* _What is needed_
Working from the records below, repeat exactly the lines starting at the line that contains "[flip-flops by register" and ending at the line that contains "[cell families (layout", inclusive.

════════════════════

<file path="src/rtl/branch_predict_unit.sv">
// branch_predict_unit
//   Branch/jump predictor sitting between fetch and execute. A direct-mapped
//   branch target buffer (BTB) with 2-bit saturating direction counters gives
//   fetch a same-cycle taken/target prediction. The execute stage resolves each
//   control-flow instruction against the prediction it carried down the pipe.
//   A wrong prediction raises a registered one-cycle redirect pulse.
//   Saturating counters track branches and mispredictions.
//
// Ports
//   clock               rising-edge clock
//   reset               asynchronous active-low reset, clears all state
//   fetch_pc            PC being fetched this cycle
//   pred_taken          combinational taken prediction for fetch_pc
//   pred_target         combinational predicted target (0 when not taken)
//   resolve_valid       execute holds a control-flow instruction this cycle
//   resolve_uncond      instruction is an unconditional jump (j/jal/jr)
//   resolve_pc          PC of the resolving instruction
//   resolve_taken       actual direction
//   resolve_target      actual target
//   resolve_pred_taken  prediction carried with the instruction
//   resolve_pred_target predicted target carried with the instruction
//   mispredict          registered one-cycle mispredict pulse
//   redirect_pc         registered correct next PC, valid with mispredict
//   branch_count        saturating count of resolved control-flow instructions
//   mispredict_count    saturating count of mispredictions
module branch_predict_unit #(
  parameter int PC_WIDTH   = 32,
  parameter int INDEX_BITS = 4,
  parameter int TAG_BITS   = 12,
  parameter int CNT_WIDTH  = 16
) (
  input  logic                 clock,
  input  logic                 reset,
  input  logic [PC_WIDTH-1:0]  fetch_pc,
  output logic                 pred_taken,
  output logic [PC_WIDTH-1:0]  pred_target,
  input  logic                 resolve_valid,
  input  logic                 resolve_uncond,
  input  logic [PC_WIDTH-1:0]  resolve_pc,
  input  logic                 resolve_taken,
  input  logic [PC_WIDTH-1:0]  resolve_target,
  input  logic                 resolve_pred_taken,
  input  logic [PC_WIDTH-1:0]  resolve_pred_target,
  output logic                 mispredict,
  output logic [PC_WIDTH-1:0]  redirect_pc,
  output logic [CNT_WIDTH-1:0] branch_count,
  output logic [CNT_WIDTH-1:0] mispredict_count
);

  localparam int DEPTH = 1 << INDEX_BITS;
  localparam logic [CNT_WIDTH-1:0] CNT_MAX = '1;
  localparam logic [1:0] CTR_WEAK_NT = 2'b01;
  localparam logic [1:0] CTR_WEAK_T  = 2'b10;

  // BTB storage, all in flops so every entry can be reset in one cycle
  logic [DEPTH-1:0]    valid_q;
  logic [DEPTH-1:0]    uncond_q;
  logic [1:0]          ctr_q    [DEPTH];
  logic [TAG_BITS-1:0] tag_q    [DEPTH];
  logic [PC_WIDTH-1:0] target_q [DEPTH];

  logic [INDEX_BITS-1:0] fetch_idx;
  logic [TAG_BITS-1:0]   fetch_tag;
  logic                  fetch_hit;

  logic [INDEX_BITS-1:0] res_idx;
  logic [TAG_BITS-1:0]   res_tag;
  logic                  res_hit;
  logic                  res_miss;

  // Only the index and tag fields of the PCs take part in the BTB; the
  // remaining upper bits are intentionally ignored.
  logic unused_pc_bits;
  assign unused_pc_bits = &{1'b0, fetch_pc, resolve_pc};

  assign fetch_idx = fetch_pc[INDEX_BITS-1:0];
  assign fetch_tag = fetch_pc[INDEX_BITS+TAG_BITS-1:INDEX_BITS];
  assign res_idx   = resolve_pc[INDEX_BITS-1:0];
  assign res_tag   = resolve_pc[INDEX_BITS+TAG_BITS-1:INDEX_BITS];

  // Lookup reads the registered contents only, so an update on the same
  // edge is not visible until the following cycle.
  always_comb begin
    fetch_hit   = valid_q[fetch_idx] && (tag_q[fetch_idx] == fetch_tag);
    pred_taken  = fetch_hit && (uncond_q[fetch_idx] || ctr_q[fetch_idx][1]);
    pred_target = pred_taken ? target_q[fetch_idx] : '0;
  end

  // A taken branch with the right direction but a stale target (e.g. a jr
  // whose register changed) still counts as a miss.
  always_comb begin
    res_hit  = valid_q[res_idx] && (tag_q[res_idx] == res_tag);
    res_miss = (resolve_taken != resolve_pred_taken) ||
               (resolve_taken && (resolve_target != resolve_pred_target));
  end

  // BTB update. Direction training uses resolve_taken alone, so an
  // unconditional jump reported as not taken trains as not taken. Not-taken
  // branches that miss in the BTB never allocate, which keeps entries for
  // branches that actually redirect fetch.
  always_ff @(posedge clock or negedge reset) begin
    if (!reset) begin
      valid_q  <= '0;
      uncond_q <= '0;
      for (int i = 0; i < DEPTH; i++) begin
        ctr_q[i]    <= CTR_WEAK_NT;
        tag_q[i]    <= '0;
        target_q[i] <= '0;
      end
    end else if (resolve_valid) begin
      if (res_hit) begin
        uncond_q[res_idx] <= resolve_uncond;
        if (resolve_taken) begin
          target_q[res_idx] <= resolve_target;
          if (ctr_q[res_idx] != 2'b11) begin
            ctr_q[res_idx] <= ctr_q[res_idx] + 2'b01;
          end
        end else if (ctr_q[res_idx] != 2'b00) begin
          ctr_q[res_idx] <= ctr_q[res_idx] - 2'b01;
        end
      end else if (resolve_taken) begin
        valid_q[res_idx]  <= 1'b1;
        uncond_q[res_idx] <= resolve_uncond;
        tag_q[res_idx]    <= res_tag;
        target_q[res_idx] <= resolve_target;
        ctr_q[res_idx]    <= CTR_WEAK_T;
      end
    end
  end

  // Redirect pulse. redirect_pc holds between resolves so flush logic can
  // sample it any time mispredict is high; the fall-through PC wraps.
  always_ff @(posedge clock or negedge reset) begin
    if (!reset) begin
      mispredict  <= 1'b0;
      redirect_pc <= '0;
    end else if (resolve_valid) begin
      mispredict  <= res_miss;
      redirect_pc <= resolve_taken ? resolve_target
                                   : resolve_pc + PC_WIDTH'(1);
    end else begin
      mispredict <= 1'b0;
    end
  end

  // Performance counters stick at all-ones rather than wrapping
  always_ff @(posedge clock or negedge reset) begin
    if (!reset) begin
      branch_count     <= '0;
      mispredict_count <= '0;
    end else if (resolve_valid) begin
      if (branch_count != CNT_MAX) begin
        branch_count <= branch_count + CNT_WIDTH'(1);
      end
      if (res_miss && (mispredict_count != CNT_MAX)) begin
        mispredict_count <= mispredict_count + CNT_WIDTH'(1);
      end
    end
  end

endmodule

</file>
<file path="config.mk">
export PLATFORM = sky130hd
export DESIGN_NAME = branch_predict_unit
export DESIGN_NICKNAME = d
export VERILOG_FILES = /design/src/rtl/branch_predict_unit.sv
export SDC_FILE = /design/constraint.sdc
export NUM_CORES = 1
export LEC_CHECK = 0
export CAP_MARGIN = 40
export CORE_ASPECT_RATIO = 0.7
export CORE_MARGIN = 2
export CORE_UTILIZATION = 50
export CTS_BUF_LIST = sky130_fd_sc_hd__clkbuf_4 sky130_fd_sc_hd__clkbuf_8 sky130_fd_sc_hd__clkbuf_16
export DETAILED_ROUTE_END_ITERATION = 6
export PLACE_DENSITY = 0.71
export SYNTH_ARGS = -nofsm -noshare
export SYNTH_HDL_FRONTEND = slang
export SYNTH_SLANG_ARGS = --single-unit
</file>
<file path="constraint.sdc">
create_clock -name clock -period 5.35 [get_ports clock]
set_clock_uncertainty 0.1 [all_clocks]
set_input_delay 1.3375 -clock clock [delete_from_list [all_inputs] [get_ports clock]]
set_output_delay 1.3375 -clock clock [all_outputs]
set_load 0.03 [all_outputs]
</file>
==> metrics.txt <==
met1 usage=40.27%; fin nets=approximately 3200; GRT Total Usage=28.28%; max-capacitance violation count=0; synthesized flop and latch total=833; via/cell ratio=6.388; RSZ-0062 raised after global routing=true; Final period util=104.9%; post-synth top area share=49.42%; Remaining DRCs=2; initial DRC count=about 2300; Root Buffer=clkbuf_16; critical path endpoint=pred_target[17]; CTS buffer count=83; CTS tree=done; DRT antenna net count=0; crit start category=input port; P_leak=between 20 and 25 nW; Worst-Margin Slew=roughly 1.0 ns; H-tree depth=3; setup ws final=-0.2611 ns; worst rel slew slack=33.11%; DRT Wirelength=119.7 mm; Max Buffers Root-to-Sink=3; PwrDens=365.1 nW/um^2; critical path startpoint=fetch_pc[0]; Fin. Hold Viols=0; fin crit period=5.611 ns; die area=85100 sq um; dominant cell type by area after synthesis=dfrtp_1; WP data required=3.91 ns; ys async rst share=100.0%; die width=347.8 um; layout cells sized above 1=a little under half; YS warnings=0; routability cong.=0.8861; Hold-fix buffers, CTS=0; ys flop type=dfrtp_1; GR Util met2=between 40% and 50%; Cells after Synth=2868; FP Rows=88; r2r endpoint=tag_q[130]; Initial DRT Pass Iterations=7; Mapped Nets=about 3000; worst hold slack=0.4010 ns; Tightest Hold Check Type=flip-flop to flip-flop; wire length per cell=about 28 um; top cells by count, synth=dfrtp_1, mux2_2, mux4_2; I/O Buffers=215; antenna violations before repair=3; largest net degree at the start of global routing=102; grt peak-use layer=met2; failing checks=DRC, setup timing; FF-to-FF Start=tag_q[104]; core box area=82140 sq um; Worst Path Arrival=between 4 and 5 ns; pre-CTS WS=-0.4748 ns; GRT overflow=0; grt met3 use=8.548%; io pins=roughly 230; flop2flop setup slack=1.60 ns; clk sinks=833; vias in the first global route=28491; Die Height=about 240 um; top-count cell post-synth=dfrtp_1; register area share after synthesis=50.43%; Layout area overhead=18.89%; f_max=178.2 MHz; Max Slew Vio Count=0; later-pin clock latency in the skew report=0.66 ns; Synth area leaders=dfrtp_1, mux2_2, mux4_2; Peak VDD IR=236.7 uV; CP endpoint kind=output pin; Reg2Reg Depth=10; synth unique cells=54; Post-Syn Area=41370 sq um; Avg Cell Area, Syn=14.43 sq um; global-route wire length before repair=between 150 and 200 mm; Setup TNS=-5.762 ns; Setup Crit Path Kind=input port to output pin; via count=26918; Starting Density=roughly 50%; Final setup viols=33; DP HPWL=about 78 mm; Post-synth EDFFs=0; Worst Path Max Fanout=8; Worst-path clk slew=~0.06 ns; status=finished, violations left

════════════════════

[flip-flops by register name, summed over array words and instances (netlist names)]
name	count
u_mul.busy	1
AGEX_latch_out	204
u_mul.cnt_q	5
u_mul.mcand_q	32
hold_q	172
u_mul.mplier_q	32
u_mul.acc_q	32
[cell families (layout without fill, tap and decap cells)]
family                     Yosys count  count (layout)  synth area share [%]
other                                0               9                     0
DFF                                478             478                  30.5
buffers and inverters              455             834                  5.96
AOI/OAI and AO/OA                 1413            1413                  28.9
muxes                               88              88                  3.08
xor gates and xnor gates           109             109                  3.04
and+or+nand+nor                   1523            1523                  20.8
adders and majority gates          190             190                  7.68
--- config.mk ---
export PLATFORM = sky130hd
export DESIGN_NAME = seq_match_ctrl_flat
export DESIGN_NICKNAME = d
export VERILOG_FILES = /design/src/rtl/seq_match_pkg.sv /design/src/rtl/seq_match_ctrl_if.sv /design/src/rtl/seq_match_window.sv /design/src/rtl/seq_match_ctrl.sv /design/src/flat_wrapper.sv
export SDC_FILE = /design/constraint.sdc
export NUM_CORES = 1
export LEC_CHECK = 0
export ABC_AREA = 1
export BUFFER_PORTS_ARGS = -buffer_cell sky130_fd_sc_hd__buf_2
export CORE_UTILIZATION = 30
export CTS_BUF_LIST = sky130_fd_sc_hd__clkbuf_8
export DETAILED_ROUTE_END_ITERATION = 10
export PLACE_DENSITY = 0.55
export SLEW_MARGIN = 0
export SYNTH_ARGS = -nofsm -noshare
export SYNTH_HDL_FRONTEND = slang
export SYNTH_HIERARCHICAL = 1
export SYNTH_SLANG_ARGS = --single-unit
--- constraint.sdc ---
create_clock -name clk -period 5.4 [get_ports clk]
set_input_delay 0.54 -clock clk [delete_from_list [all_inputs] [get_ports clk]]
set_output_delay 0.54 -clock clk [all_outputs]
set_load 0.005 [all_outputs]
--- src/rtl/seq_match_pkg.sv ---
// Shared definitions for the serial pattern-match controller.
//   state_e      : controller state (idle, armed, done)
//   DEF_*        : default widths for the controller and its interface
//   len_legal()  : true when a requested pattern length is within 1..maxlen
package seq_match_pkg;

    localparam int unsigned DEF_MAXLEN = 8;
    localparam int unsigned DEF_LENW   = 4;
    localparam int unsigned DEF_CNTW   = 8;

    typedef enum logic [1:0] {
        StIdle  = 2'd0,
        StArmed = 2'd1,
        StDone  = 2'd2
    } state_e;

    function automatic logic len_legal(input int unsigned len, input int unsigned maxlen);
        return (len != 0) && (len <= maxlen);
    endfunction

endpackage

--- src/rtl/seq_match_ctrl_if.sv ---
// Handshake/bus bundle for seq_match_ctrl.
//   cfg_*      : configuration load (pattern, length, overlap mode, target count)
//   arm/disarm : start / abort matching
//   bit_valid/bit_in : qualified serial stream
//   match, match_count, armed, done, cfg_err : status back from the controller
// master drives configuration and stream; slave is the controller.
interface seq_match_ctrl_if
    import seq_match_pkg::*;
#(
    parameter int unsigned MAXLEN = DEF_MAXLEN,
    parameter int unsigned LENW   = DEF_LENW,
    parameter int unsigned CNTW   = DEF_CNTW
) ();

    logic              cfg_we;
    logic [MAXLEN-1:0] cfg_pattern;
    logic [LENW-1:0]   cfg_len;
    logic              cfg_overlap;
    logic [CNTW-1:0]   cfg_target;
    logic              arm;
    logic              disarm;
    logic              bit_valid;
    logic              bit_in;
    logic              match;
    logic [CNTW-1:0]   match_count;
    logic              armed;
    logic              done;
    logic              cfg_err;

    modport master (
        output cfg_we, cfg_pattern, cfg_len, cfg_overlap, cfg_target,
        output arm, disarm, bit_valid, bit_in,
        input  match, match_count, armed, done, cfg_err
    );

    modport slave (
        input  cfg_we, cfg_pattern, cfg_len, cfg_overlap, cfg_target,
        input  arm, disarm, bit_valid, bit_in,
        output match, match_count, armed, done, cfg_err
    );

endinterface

════════════════════

* _Written answer_
[flip-flops by register name, summed over array words and instances (netlist names)]
name	count
u_mul.busy	1
AGEX_latch_out	204
u_mul.cnt_q	5
u_mul.mcand_q	32
hold_q	172
u_mul.mplier_q	32
u_mul.acc_q	32
[cell families (layout without fill, tap and decap cells)]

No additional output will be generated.